Linda K. FLOWERS and Mark Wilcox, Commissioner, Appellees.
No. 04-449.
Supreme Court of Arkansas.
November 18, 2004.
*521 Paul Johnson, Little Rock, for appellants.
Carol L. Lincoln, Little Rock, for appellee Mark Wilcox.
Kelly Law Firm, PLC, by: A.J. Kelly, Little Rock, for appellee Linda K. Flowers.
DONALD L. CORBIN, Justice.
Appellants Gary Kent Jones and Jean L. Jones appeal the order of the Pulaski County Circuit Court granting summary judgment to Appellees Linda K. Flowers and Mark Wilcox, as Commissioner of State Lands ("Commissioner"). The Joneses raise the following arguments on appeal: (1) the trial court erred in ruling that Ark.Code Ann. § 26-37-202(e) (Repl. 1997) is constitutional; and, (2) the trial court erred in ruling that the State was not required to locate Mr. Jones's correct address. As this case implicates a constitutional challenge to a statute, it was certified to us from the Arkansas Court of Appeals. Our jurisdiction is thus pursuant to Ark. Sup.Ct. R. 1-2(b)(6). We find no error and affirm.

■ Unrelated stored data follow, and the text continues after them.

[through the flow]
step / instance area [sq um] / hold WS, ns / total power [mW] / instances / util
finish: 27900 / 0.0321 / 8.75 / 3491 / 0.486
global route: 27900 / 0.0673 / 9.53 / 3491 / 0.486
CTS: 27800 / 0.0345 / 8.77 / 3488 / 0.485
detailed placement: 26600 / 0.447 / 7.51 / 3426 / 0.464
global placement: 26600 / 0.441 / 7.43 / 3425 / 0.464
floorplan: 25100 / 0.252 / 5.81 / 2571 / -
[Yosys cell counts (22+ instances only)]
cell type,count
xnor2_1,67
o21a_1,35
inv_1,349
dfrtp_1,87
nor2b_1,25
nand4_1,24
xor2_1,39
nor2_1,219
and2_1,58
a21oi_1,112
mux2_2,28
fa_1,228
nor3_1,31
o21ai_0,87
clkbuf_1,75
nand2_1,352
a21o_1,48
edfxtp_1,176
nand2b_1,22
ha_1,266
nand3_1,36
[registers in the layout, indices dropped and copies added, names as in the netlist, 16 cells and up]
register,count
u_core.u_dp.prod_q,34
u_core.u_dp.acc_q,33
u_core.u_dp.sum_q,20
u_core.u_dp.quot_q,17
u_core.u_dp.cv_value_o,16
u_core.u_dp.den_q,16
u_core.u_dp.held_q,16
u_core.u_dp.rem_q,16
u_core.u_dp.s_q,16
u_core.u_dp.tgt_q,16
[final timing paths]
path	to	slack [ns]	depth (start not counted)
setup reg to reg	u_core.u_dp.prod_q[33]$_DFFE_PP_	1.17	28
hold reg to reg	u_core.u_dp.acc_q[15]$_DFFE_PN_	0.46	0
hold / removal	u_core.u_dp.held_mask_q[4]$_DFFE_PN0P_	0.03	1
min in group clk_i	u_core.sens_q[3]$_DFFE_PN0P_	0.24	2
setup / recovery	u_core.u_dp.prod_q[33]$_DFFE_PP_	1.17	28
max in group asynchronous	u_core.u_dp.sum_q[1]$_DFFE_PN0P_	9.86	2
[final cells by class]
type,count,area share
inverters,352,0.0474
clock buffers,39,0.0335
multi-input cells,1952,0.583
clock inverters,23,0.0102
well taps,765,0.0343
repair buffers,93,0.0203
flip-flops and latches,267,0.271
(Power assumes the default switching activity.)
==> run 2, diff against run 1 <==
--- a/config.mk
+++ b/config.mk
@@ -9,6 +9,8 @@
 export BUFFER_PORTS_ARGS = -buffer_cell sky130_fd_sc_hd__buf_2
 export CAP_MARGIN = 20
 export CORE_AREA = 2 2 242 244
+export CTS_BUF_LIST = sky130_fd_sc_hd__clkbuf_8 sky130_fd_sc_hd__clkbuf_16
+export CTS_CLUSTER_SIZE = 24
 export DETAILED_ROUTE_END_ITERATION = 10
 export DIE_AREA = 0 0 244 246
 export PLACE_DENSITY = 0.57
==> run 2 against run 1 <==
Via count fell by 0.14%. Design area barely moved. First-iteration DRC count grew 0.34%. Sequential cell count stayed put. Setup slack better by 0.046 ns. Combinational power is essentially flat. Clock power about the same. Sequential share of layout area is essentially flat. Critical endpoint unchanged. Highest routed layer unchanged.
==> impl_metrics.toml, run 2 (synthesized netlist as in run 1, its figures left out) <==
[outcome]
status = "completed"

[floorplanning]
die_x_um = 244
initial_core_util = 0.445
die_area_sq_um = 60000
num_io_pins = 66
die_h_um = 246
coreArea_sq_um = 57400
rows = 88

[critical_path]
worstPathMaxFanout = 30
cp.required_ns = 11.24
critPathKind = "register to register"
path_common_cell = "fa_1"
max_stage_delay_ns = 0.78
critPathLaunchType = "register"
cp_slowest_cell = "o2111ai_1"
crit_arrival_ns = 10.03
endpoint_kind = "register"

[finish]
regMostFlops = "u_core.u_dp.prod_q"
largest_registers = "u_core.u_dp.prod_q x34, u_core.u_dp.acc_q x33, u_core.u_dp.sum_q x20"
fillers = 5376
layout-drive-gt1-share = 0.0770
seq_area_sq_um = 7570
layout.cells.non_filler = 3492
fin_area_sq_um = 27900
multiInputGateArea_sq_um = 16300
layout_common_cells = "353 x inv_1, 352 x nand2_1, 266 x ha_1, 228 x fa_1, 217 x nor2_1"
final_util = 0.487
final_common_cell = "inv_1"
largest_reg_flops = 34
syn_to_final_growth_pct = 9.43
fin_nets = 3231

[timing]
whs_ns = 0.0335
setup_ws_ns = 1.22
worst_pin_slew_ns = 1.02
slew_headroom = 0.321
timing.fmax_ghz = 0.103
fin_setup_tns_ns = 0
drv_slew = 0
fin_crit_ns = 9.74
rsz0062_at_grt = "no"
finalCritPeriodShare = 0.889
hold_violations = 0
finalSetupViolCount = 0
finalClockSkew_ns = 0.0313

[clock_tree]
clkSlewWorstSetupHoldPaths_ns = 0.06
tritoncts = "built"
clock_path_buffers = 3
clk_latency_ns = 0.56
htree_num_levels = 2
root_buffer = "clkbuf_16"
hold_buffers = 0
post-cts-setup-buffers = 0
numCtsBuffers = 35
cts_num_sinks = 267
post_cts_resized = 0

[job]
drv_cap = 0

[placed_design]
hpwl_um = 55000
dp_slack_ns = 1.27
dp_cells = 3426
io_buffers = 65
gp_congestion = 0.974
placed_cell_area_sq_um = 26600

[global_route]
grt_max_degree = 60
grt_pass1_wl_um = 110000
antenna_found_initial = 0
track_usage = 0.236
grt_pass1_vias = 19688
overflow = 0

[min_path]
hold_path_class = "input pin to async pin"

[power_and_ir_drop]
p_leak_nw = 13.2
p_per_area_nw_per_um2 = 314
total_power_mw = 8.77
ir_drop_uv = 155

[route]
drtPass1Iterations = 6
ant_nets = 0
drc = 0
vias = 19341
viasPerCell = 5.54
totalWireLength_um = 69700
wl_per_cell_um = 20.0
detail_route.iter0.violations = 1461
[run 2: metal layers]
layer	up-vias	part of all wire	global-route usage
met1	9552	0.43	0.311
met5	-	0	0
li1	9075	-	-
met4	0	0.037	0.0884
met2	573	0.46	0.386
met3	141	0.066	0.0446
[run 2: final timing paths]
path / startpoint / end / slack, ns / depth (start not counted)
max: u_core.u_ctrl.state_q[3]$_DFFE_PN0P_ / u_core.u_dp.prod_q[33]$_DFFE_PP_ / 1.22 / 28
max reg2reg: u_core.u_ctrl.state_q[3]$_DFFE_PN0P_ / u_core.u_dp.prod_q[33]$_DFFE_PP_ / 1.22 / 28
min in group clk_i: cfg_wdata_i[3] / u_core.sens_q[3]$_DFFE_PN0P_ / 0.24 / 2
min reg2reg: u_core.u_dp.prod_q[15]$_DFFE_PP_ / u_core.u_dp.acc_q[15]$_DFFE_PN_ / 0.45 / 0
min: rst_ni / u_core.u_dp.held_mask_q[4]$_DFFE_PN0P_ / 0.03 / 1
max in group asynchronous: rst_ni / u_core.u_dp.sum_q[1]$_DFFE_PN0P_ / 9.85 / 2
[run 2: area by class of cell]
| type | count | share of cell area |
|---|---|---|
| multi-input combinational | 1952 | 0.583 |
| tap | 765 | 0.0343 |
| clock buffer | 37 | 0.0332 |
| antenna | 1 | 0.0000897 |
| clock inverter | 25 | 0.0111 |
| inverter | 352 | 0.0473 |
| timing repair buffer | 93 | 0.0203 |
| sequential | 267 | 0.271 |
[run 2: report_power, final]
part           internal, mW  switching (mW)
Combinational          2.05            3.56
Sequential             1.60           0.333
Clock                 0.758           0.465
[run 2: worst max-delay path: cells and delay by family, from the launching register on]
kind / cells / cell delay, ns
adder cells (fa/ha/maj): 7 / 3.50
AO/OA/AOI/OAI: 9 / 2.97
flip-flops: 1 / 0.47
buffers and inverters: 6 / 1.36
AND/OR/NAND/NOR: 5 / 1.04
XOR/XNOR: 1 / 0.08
--- src/hw/rtl/rdh_pkg.sv ---
// ----------------------------------------------------------------------------
// rdh_pkg
// Shared types and constants for the reuse distance histogram.
// ----------------------------------------------------------------------------
package rdh_pkg;

  localparam int DEPTH_DEF      = 64;
  localparam int KEY_BITS_DEF   = 32;
  localparam int COUNT_BITS_DEF = 48;
  localparam int KEY_W          = 32;
  localparam int BIN_W          = 7;
  localparam int OUT_COUNT_W    = 48;

  localparam logic KIND_ACCESS = 1'b0;
  localparam logic KIND_READ   = 1'b1;

  // controller to datapath
  typedef struct packed {
    logic load;    // capture input item
    logic search;  // register stack compare result
    logic update;  // on access shift stack, bump counter; latch result
  } rdh_cmd_t;

  // datapath to controller
  typedef struct packed {
    logic is_read;
  } rdh_sts_t;

endpackage

--- src/hw/rtl/rdh_ctrl.sv ---
// ----------------------------------------------------------------------------
// rdh_ctrl
// Sequencer: capture, search, update, then hold the result for transfer.
// ----------------------------------------------------------------------------
module rdh_ctrl (
  input  logic              clk,
  input  logic              rst_n,
  input  logic              in_valid,
  output logic              in_ready,
  output logic              out_valid,
  input  logic              out_ready,
  input  rdh_pkg::rdh_sts_t sts,
  output rdh_pkg::rdh_cmd_t cmd
);
  import rdh_pkg::*;

  typedef enum logic [1:0] {S_IDLE, S_SEARCH, S_UPDATE} state_t;

  state_t state_r;
  logic   out_valid_r;

  // accept in idle while the result slot is free or drains this cycle
  assign in_ready   = (state_r == S_IDLE) && (!out_valid_r || out_ready);
  assign out_valid  = out_valid_r;
  assign cmd.load   = in_valid && in_ready;
  assign cmd.search = (state_r == S_SEARCH);
  assign cmd.update = (state_r == S_UPDATE);

  always_ff @(posedge clk) begin
    if (!rst_n) begin
      state_r     <= S_IDLE;
      out_valid_r <= 1'b0;
    end else begin
      if (out_valid_r && out_ready) out_valid_r <= 1'b0;
      unique case (state_r)
        S_IDLE: begin
          if (cmd.load) state_r <= S_SEARCH;
        end
        S_SEARCH: begin
          state_r <= S_UPDATE;
        end
        S_UPDATE: begin
          out_valid_r <= 1'b1;
          state_r     <= S_IDLE;
        end
        default: state_r <= S_IDLE;
      endcase
    end
  end

  wire unused_sts = sts.is_read;
endmodule

--- config.mk ---
export PLATFORM = sky130hd
export DESIGN_NAME = rdh_ctrl
export DESIGN_NICKNAME = d
export VERILOG_FILES = /design/src/hw/rtl/rdh_pkg.sv /design/src/hw/rtl/rdh_ctrl.sv
export SDC_FILE = /design/constraint.sdc
export NUM_CORES = 1
export LEC_CHECK = 0
export BUFFER_PORTS_ARGS = -buffer_cell sky130_fd_sc_hd__buf_2
export CORE_AREA = 5 5 42 44
export DETAILED_ROUTE_END_ITERATION = 8
export DIE_AREA = 0 0 47 49
export HOLD_SLACK_MARGIN = 0.05
export SYNTH_ARGS = -nofsm -noshare
export SYNTH_HDL_FRONTEND = slang
export SYNTH_SLANG_ARGS = --single-unit
--- constraint.sdc ---
create_clock -name clk -period 0.8 [get_ports clk]
set_input_delay 0.12 -clock clk [delete_from_list [all_inputs] [get_ports clk]]
set_output_delay 0.12 -clock clk [all_outputs]
set_load 0.02 [all_outputs]
Word-level counts from Yosys, hierarchy flattened. Cells that the tools add are included.

Reduce and logical (&&, ||, !) cells: 7. Mux-type cells: 4. Eq/ne operators: 3.

Operators by type and width (number): $pmux 2 s2 (1); $logic_and 1x1->1 (3); $eq 2x1->1 const B (1); $eq 2x2->1 const B (1); $logic_not 2->1 (1); $mux 1 (2); $mux 2 (1); $ne 2x2->1 const B (1); $reduce_bool 2->1 (1); $logic_not 1->1 (1); $logic_or 1x1->1 (1).

Input bits: 5. Output and inout bits: 5. Register bits: 3.

Depth between registers and ports, before layout. Gate-level depths: netlist (run 1).

Depth after elaboration: 6. Gate-level depth with buffers: 2.

Worst setup path after synthesis (run 1). No wires, ideal clock.

Path kind: register to output. From: register out_valid_r, in the netlist out_valid. To: output cmd[2] (netlist name). Required time: 680 ps. Arrival: 1271 ps. Stages on the path, launching flop included: 3. Path buffers: 0. Setup slack: -591 ps. Cell sequence: dfxtp_1 -> nor2b_1 -> nor4b_1.

RTL lines: start: declaration (RTL line rdh_ctrl.sv:20) `logic out_valid_r;`; start signal: assignment (RTL line rdh_ctrl.sv:32) `out_valid_r <= 1'b0;`; start signal: assignment (RTL line rdh_ctrl.sv:34) `if (out_valid_r && out_ready) out_valid_r <= 1'b0;`; start signal: assignment (RTL line rdh_ctrl.sv:43) `out_valid_r <= 1'b1;`; end: declaration (RTL line rdh_ctrl.sv:13) `output rdh_pkg::rdh_cmd_t cmd`.

==> results of run 1 <==
layout make-up:
class,count,area (um^2)
Clock buffer,4,26.3
Fill cell,165,1080
Multi-Input combinational cell,9,105
Tap cell,16,20.0
Timing Repair Buffer,12,101
Sequential cell,3,68.8
cells in the mapped netlist:
cell	instances
and2_1	1
dfxtp_1	3
nand2_1	1
nor2b_1	3
nor3_1	1
nor4_1	1
nor4b_1	1
o21a_1	1
routing by layer:
metal | track usage, % | wire length (um) | vias to the layer above | share of wire, %
met5 | 0 | 0 | - | 0
met4 | 4.15 | 0 | 0 | 0
met3 | 4.06 | 79 | 0 | 20
met2 | 3.85 | 133 | 9 | 33
met1 | 6.15 | 188 | 66 | 47
li1 | - | - | 74 | -
power by group:
group | switching (mW) | internal (mW) | total [mW]
registers | 0.0139 | 0.155 | 0.169
clock network | 0.0746 | 0.187 | 0.261
logic | 0.0477 | 0.0674 | 0.115
total | 0.136 | 0.410 | 0.546
flip-flops by register name (all words and copies together), names as in the netlist:
| signal | cells |
|---|---|
| out_valid | 1 |
| state_r | 2 |
worst min-delay path by stage:
stage | end | cells after the start
after global placement | state_r[0] | 3
final | out_valid | 2
after floorplan | state_r[0] | 2
after detailed placement | state_r[0] | 3
after CTS | state_r[1] | 2
after global routing | out_valid | 2
worst reg2reg max path, delay by kind of cell (launching register included):
family	cells	cell delay, ps
flops	1	380
buf+inv	2	210
compound gates	1	170
simple gates	1	30
per-stage QoR:
step / utilization (%) / std cells / area [um^2] / hold slack [ps] / setup TNS [ps]
floorplan: - / 12 / 165 / 230 / -300
global placement: 17.1 / 38 / 240 / 355 / -479
detailed placement: 17.1 / 38 / 240 / 361 / -505
CTS: 21.5 / 43 / 302 / 118 / -1410
global route: 22.9 / 44 / 322 / 145 / -1780
finish: 22.9 / 44 / 322 / 130 / -1450
timing repair:
action                                 CTS  global route
hold buffers                             0             0
gates resized for setup                  9             4
cloned                                   0             0
setup buffers                            1             2
pin swaps                                3             1
setup endpoints to repair                7             7
endpoints found under the hold margin    0             0
logic make-up after synthesis:
| kind of cell | share of synthesized area [%] |
|---|---|
| AO/OA/AOI/OAI | 6.45 |
| flip-flops | 51.6 |
| AND/OR/NAND/NOR | 41.9 |
==> impl_results.md, run 1 <==
- Io pins: 10
- Clock root cell: clkbuf_4
- Worst-Margin Slew: 178 ps
- Most frequent cells in the layout: buf_6 (5), buf_4 (4), nor2b_4 (3), clkbuf_4 (3), buf_2 (3)
- CTS tree: done
- Synthesized instance count: 12
- Crit path max fanout: 2
- DRC violations left: 0
- Status: complete, but fails checks
- Clock Latency Late Sink: 230 ps
- Fin nets: 34
- Post-Route WL: 401 um
- Layout cell share with drive strength beyond 1: 85.7%
- Syn-to-layout area delta: 176%
- CP startpoint: out_valid
- Crit path max-delay family: simple AND/OR/NAND/NOR gates
- Unique masters post-synth: 8
- Post-Place Setup Slack: -185 ps
- Worst r2r dst: out_valid
- Arr. time, crit path: 1070 ps
- Synth Area per Inst: 9.70 um^2
- Die ar.: 2300 um^2
- CP max-delay cell: dfxtp_2
- Sequential area share after synthesis: 51.6%
- Final WS setup: -393 ps
- Die height: 49 um
- Final critical-path share of the clock period: 149%
- Worst R2R Setup Slack: -100 ps
- Yosys top cell by area: dfxtp_1
- DR vias/cell: 3.39
- Setup CP Type: flop to output port
- Levels on crit path: 3
- Initial Utilization: 8.30%
- Unrepaired setup endpoints after global routing: true
- N_diodes: 0
- Hold path start: rst_n
- Largest net degree at the start of global routing: 6
- Reg2reg path depth: 4
- Row count: 14
- Ranking of synthesized cells by area: dfxtp_1 (52%), nor2b_1 (16%), nor4b_1 (7.5%)
- Crit-path cells: nor2b_4, nor4b_4, buf_4
- Fmax: 0.838 GHz
- GRT overflow: 0
- DR pass1 iterations: 2
- Synth Warn #: 0
- Top cell type's share of synthesized area: 51.6%
- Syn Std Cell Area: 116 um^2
- Commonest non-fill, non-tap cell in the layout: buf_6
- Total CTS buffers: 3
- Final RePlAce weighted congestion: 0.756
- Critical Path End Type: output port
- Post-DP HPWL: 309 um
- Max-cap violations: 0
- Startpoint types: flop
- Total power draw: 0.546 mW
- Clk slew on worst S/H paths: 30 ps
- Crit path to: cmd[2]
- CTS Sinks: 3
- Slew Limit Headroom: 88.1%
- Worst Path Buf+Inv: 1
- Final hold violations: 0
- PortBufs: 8
- Slowest stage delay, CP: 310 ps
- Worst EP required: 680 ps
- Register bit total from synthesis: 3
- Htree depth: 1
- Failing checks: setup timing
- Final setup viols: 6
- Tmin final: 1190 ps
- Post-route ant nets: 0
- Initial antenna violation count: 0
- Clk_skew: 2.11 ps
- Worst Hold Class: input pin to flop
- WL/cell: 9.11 um
- Max VDD drop: 429 uV
- First-pass GRT wire length: 710 um
- Number of global-route vias before repair: 170
- Leak Pwr: 0.138 nW
- DIE WIDTH: 47 um
- Cell Pwr Density: 1700 nW/um^2
- RR Startpoint: state_r[0]
- Final slew viol count: 0
- 1st-iter DRT viols: 1
- GRT Util Overall: 4.58%
- Core area: 1400 um^2
- Post-Syn Nets: 17
- Via count: 149
- Clock Path Buffers: 2
(Power assumes the default switching activity.)
==> inputs of run 2 (changes only) <==
--- a/config.mk
+++ b/config.mk
@@ -10,6 +10,8 @@
 export DETAILED_ROUTE_END_ITERATION = 8
 export DIE_AREA = 0 0 47 49
 export HOLD_SLACK_MARGIN = 0.05
+export PLACE_DENSITY = 0.3
+export SLEW_MARGIN = 20
 export SYNTH_ARGS = -nofsm -noshare
 export SYNTH_HDL_FRONTEND = slang
 export SYNTH_SLANG_ARGS = --single-unit
==> run 2 against run 1 <==
  * The run still ends with setup timing left
  * Sequential share of layout area fell by 1.0 points
  * Global-route usage fell by 0.22 points
  * Worst setup slack improved by 30 ps
  * Non-clock buffer count did not move
  * Via count rose by 2.7%
  * Critical path type unchanged
  * Largest cell class unchanged
==> impl_results.md, run 2 (synthesized netlist as in run 1, its figures left out) <==
- Clock Path Buffers: 2 (unchanged)
- Initial Utilization: 8.30% (unchanged)
- DIE WIDTH: 47 um (unchanged)
- DRC violations left: 0 (unchanged)
- Cell Pwr Density: 1660 nW/um^2 (was 1700 nW/um^2)
- Worst Hold Class: input pin to flop (unchanged)
- Post-Place Cells: 37 (was 38)
- Most frequent cells in the layout: buf_6 (6), buf_2 (4), nor2b_4 (3), clkbuf_4 (3) (was buf_6 (5), buf_4 (4), nor2b_4 (3), clkbuf_4 (3), buf_2 (3))
- DR vias/cell: 3.48 (was 3.39)
- Htree depth: 1 (unchanged)
- Final slew viol count: 0 (unchanged)
- Commonest non-fill, non-tap cell in the layout: buf_6 (unchanged)
- Leak Pwr: 0.144 nW (was 0.138 nW)
- RR Startpoint: out_valid (was state_r[0])
- Core area: 1400 um^2 (unchanged)
- Slew Limit Headroom: 87.5% (was 88.1%)
- Syn-to-layout area delta: 190% (was 176%)
- Die ar.: 2300 um^2 (unchanged)
- PortBufs: 8 (unchanged)
- Hold depth: 2 (unchanged)
- Hold path start: rst_n (unchanged)
- Clock root cell: clkbuf_4 (unchanged)
- Largest net degree at the start of global routing: 6 (unchanged)
- First-pass GRT wire length: 648 um (was 710 um)
- Post-route insts no fill: 44 (unchanged)
- Reg2reg path depth: 4 (unchanged)
- Die height: 49 um (unchanged)
- Fin area: 338 um^2 (was 322 um^2)
- Fmax: 0.860 GHz (was 0.838 GHz)
- Post-Route WL: 428 um (was 401 um)
- Clock Latency Late Sink: 230 ps (about the same)
- Via count: 153 (was 149)
- Worst EP required: 680 ps (about the same)
- Initial antenna violation count: 0 (unchanged)
- CTS Sinks: 3 (unchanged)
- Failing checks: setup timing (unchanged)
- Max-cap violations: 0 (unchanged)
- Worst Hold End: state_r[1] (was out_valid)
- WL/cell: 9.73 um (was 9.11 um)
- Worst r2r dst: state_r[0] (was out_valid)
- Unrepaired setup endpoints after global routing: true (unchanged)
- CP max-delay cell: dfxtp_2 (unchanged)
- CTS tree: done (unchanged)
- Hold_buf cts: 0 (unchanged)
- Fin nets: 34 (unchanged)
- Critical Path End Type: output port (unchanged)
- Final critical-path share of the clock period: 145% (was 149%)
- Total CTS buffers: 3 (unchanged)
- Max reg flops: 2 (unchanged)
- Crit-path cells: nor2b_4, nor4b_4, buf_4 (unchanged)
- Placed inst area: 233 um^2 (was 240 um^2)
- GRT overflow: 0 (unchanged)
- Setup CP Type: flop to output port (unchanged)
- Final WS setup: -363 ps (was -393 ps)
- Worst-Margin Slew: 186 ps (was 178 ps)
- Worst R2R Setup Slack: -80 ps (was -100 ps)
- Crit path max fanout: 2 (unchanged)
- Util after Layout: 24.1% (was 22.9%)
- Tmin final: 1160 ps (was 1190 ps)
- Clk_skew: 1.27 ps (was 2.11 ps)
- Number of global-route vias before repair: 164 (was 170)
- DR pass1 iterations: 4 (was 2)
- Max VDD drop: 478 uV (was 429 uV)
- Final hold violations: 0 (unchanged)
- Startpoint types: flop (unchanged)
- Status: complete, but fails checks (unchanged)
- Clk slew on worst S/H paths: 40 ps (was 30 ps)
- 1st-iter DRT viols: 2 (was 1)
- Biggest register: state_r (unchanged)
- Io pins: 10 (unchanged)
- Row count: 14 (unchanged)
- Layout cell share with drive strength beyond 1: 85.7% (unchanged)
- Final setup viols: 7 (was 6)
- Arr. time, crit path: 1040 ps (was 1070 ps)
- Post-route ant nets: 0 (unchanged)
- N_diodes: 0 (unchanged)
- Post-DP HPWL: 289 um (was 309 um)
- Slowest stage delay, CP: 310 ps (about the same)
- Final RePlAce weighted congestion: 0.682 (was 0.756)
- Post-Place Setup Slack: -195 ps (was -185 ps)
- GRT Util Overall: 4.36% (was 4.58%)
[run 2: changes by cell type in the layout (fill, tap and decap cells not counted)]
cell    change
buf_2       +1
buf_4       -2
buf_6       +1
nor3_2      -1
nor3_4      +1
nor4_2      -1
nor4_4      +1
[run 2: what timing repair did]
item / in CTS / in global routing
setup buffers: 0 / 3
setup endpoints to repair: 7 / 7
resized for setup: 8 / 6
pin swaps: 2 / 1
[run 2: area by class of cell]
type                            instances  area, um^2
Clock buffer                            4        26.3
Fill cell                             164        1060
Sequential cell                         3        68.8
Multi-Input combinational cell          9         120
Tap cell                               16        20.0
Timing Repair Buffer                   12         103
[run 2: stage by stage]
stage,total power [mW],hold WS (ps),TNS [ps]
floorplan,0.226,230,-300
global placement,0.257,360,-503
detailed placement,0.258,363,-540
CTS,0.548,128,-1370
global route,0.601,148,-1610
finish,0.560,141,-1340
[run 2: power breakdown]
group | switching (mW) | internal (mW) | leakage, nW | total [mW]
Sequential | 0.0160 | 0.156 | 0.0264 | 0.172
Clock | 0.0737 | 0.187 | 0.0150 | 0.260
Combinational | 0.0529 | 0.0749 | 0.103 | 0.128
Total | 0.143 | 0.417 | 0.144 | 0.560
[run 2: worst max-delay path: cells and delay by family (launching register included)]
kind | cells | cell delay [ps]
AND/OR/NAND/NOR | 2 | 330
flip-flops | 1 | 310
buffers and inverters | 1 | 180
[run 2: metal layers]
metal | vias up | track usage [%] | part of all wire, %
met3 | 0 | 4.43 | 10
met5 | - | 0 | 0
met2 | 7 | 4.98 | 44
met1 | 72 | 4.81 | 46
met4 | 0 | 2.76 | 0
li1 | 74 | - | -
[run 2: worst max-delay path by stage]
| stage | startpoint | end | slack [ps] | cells past startpoint |
|---|---|---|---|---|
| after global routing | out_valid | cmd[2] | -420 | 3 |
| after detailed placement | out_valid | cmd[2] | -190 | 3 |
| final | out_valid | cmd[2] | -360 | 3 |
| after CTS | out_valid | cmd[2] | -410 | 3 |
| after global placement | out_valid | cmd[2] | -180 | 3 |
| after floorplan | out_valid | cmd[2] | -200 | 2 |
<file path="config.mk">
export PLATFORM = sky130hd
export DESIGN_NAME = ell_ctrl
export DESIGN_NICKNAME = d
export VERILOG_FILES = /design/src/rtl/core/ell_pkg.sv /design/src/rtl/core/ell_ctrl.sv
export SDC_FILE = /design/constraint.sdc
export NUM_CORES = 1
export LEC_CHECK = 0
export ABC_AREA = 1
export BUFFER_PORTS_ARGS = -buffer_cell sky130_fd_sc_hd__buf_2
export CAP_MARGIN = 20
export CORE_AREA = 2 2 39 41
export CTS_CLUSTER_DIAMETER = 80
export DETAILED_ROUTE_END_ITERATION = 10
export DIE_AREA = 0 0 41 43
export PLACE_DENSITY = 0.55
export SLEW_MARGIN = 0
export SYNTH_ARGS = -nofsm -noshare
export SYNTH_HDL_FRONTEND = slang
export SYNTH_SLANG_ARGS = --single-unit
</file>
<file path="constraint.sdc">
create_clock -name i_clk -period 1.45 [get_ports i_clk]
set_input_delay 0.29 -clock i_clk [delete_from_list [all_inputs] [get_ports i_clk]]
set_output_delay 0.29 -clock i_clk [all_outputs]
set_load 0.01 [all_outputs]
</file>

*522 In 1967, Mr. Jones purchased real property located at 717 North Bryan Street in Little Rock, Arkansas. He lived there with his wife until 1993, at which time he moved out of the home and into an apartment. After moving, Mr. Jones failed to notify the tax collector of his new address. Mrs. Jones continued to live in the home after her husband moved out. Mr. Jones failed to pay his real property taxes for the years 1997, 1998, 1999, and 2000. Mr. Jones's real property was subsequently certified to the Commissioner as delinquent on February 24, 2000. The Commissioner then sent notice, via certified mail, to Mr. Jones of the delinquency and his right to redeem. The notice also stated that the real property would be subject to a public sale on April 17, 2002. This notification was returned to the Commissioner as "unclaimed." On April 1, 2002, a notice of the public sale was published in the Arkansas Democrat Gazette.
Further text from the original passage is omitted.